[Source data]
= = = = = = =

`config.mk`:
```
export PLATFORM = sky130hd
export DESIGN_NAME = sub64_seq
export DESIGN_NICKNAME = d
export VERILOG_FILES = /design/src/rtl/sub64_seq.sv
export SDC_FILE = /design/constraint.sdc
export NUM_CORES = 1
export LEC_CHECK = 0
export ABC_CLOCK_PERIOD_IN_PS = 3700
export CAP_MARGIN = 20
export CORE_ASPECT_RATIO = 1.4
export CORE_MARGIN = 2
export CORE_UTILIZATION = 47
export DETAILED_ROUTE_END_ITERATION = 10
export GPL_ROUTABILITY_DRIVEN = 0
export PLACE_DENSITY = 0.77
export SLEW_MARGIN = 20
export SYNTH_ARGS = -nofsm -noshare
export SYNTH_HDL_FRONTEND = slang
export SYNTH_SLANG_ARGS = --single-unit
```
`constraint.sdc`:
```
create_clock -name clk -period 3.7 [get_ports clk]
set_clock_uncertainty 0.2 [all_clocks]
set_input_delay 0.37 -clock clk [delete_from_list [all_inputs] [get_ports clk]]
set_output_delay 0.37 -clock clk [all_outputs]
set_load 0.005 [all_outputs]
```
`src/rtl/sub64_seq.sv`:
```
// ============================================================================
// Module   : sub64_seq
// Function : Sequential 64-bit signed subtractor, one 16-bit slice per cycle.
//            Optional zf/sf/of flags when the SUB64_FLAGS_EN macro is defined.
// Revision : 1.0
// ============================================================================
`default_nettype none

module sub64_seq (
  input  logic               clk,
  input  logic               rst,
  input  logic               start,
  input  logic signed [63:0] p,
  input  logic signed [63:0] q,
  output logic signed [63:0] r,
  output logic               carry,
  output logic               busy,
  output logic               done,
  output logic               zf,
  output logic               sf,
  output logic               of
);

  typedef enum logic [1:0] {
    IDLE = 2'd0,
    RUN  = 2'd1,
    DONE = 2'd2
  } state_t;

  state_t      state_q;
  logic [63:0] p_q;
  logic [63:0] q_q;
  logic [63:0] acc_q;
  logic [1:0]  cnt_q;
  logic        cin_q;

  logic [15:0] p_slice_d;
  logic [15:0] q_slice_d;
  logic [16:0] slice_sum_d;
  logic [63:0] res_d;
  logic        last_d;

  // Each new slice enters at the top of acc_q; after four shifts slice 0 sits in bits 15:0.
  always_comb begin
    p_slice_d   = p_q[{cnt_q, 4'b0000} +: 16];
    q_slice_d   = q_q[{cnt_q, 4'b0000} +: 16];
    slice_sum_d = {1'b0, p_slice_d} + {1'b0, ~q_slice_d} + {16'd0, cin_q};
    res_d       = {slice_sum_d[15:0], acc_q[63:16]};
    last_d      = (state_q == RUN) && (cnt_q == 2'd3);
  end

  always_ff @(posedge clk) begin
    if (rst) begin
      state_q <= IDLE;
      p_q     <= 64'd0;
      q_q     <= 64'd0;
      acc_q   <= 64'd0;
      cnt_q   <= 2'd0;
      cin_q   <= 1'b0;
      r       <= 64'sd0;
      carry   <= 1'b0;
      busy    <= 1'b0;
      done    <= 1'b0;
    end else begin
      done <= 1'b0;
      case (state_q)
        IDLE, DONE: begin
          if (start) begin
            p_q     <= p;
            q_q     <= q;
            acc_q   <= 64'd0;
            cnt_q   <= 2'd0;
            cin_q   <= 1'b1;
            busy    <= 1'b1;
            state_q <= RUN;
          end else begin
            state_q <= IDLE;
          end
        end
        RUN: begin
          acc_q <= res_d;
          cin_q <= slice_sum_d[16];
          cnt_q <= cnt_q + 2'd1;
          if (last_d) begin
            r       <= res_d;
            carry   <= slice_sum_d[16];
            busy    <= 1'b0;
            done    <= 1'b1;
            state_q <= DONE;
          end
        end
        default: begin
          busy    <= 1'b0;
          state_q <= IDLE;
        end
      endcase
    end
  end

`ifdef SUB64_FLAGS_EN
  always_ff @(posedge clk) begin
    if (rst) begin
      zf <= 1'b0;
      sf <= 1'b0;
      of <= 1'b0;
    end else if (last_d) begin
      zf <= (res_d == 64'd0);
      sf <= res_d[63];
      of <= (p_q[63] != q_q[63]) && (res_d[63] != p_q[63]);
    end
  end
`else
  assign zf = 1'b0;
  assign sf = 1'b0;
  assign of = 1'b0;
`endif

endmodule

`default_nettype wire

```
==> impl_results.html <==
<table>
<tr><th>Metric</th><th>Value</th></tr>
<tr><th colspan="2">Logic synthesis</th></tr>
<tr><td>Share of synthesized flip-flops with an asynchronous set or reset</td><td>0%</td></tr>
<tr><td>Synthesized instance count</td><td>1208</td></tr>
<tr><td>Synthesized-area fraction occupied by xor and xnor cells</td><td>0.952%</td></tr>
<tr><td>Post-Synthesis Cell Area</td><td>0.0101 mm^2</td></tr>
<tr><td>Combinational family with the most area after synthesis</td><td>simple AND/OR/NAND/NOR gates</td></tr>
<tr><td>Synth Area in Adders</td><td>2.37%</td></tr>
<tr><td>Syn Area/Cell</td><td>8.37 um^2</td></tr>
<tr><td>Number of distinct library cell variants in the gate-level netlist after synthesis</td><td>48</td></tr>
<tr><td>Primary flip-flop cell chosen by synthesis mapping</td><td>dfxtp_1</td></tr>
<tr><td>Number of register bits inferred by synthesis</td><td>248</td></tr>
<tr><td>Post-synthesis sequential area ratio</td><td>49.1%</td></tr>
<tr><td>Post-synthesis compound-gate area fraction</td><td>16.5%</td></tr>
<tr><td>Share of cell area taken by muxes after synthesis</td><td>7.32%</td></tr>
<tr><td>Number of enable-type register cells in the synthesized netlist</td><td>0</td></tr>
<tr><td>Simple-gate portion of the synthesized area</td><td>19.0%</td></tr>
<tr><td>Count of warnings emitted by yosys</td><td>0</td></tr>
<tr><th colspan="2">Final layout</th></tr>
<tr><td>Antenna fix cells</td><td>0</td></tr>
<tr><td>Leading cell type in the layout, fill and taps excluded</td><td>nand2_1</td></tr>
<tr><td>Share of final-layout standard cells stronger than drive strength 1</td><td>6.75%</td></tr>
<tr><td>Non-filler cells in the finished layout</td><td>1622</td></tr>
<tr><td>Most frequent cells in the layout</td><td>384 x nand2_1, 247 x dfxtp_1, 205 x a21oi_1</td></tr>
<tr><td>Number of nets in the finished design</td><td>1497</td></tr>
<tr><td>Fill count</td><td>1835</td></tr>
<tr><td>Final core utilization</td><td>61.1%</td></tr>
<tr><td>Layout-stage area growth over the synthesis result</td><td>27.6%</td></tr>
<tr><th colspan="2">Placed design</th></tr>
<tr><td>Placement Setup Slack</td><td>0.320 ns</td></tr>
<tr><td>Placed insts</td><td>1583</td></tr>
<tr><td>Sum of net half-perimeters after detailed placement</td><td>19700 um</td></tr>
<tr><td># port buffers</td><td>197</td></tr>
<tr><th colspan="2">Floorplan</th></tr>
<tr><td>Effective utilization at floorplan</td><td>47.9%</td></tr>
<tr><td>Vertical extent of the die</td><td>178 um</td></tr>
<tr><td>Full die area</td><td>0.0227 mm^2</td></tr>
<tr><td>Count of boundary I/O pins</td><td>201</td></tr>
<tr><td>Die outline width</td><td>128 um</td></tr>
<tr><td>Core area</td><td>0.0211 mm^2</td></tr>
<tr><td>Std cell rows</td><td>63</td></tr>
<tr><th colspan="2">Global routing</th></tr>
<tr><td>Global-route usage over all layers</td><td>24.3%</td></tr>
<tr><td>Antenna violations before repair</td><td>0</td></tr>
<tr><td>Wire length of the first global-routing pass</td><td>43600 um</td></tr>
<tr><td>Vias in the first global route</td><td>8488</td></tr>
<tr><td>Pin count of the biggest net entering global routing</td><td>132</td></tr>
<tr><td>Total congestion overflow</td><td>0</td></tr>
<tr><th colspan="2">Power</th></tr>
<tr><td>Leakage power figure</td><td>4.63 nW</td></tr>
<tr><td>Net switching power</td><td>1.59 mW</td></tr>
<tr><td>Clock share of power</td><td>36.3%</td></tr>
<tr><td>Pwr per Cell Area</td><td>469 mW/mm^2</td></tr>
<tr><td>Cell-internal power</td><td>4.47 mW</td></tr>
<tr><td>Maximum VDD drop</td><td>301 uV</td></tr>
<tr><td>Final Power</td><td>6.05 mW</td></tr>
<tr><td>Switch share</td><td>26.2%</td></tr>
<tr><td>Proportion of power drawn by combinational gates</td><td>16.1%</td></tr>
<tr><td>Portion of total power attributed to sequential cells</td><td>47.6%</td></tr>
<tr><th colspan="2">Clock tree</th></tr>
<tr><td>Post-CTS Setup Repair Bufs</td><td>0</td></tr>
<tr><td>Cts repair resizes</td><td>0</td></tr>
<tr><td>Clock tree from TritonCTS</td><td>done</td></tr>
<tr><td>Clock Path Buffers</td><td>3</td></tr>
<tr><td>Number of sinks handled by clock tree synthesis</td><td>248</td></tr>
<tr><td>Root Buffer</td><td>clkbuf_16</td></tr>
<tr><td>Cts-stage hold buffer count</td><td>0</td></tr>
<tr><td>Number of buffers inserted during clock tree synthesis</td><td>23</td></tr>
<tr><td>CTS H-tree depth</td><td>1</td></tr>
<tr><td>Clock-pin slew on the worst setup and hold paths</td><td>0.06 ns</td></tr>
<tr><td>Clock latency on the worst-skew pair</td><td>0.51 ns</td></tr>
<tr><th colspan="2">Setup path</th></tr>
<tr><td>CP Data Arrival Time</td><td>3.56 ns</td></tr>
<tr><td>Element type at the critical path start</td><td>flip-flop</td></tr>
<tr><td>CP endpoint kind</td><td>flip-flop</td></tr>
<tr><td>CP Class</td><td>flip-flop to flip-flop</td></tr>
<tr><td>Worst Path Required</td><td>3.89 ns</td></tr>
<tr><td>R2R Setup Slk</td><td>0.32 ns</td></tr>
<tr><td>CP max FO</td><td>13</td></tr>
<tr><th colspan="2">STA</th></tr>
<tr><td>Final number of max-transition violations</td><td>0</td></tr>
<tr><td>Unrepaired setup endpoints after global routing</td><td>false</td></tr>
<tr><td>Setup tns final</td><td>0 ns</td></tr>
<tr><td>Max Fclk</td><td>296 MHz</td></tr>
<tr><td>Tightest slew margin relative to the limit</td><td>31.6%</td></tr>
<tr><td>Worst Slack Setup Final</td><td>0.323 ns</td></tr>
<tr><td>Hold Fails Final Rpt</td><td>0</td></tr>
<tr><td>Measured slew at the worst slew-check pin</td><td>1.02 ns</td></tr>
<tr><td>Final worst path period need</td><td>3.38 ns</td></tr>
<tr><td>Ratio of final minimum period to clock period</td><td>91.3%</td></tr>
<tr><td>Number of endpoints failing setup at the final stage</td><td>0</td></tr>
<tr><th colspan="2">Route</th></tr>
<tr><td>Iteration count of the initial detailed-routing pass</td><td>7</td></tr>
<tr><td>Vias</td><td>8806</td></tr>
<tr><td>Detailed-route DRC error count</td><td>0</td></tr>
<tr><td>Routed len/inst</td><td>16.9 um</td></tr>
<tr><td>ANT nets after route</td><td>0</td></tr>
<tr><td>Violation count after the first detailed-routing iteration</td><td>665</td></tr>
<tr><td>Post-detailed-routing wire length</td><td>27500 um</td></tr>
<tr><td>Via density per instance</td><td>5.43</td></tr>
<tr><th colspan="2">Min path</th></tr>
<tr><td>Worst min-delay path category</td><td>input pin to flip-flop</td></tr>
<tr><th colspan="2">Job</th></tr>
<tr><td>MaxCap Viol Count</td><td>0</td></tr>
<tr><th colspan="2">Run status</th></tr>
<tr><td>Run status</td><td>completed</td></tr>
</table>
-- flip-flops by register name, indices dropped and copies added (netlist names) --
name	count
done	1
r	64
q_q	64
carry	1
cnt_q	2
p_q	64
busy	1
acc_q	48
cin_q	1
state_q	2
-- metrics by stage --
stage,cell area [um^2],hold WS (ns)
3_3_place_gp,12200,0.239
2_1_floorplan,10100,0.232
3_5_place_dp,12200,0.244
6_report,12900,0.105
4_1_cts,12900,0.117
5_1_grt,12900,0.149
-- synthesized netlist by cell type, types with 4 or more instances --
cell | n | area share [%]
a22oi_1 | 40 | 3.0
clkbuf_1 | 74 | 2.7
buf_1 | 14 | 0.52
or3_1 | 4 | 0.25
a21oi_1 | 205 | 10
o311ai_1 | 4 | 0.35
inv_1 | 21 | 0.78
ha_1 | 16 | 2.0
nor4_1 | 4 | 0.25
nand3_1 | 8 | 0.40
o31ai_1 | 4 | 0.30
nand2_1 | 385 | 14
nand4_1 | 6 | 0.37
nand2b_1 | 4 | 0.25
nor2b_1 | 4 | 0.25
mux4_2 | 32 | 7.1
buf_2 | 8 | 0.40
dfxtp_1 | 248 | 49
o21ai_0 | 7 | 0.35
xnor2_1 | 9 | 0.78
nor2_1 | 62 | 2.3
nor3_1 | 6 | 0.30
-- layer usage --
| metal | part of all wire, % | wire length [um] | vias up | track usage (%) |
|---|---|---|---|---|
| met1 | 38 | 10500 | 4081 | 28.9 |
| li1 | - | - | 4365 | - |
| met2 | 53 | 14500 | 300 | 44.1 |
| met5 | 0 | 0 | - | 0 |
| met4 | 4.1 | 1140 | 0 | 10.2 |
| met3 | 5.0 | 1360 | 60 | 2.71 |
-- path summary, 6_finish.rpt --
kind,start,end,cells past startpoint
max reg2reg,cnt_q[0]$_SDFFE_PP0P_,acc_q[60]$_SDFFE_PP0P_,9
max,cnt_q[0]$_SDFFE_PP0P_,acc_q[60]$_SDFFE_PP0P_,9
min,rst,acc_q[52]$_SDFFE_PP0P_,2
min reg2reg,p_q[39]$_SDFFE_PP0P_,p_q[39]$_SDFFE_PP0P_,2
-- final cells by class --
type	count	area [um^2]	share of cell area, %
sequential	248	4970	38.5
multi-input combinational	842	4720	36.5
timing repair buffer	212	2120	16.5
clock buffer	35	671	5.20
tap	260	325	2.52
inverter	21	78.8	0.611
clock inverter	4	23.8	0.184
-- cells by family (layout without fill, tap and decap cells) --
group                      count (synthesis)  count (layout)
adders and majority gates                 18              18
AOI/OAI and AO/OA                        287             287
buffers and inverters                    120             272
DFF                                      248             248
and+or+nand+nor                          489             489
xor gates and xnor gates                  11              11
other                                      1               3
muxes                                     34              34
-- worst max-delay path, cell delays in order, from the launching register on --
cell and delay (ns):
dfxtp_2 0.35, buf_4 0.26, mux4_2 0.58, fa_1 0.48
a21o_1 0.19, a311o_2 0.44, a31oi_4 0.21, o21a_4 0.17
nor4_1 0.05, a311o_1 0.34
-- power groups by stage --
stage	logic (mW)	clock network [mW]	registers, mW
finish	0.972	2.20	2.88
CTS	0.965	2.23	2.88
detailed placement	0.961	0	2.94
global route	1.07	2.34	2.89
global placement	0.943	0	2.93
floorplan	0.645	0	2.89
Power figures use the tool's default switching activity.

= = = = = = =

» What you will do: Pull every line holding "family" out of the records.

» Problem solution:
<tr><td>Combinational family with the most area after synthesis</td><td>simple AND/OR/NAND/NOR gates</td></tr>
-- cells by family (layout without fill, tap and decap cells) --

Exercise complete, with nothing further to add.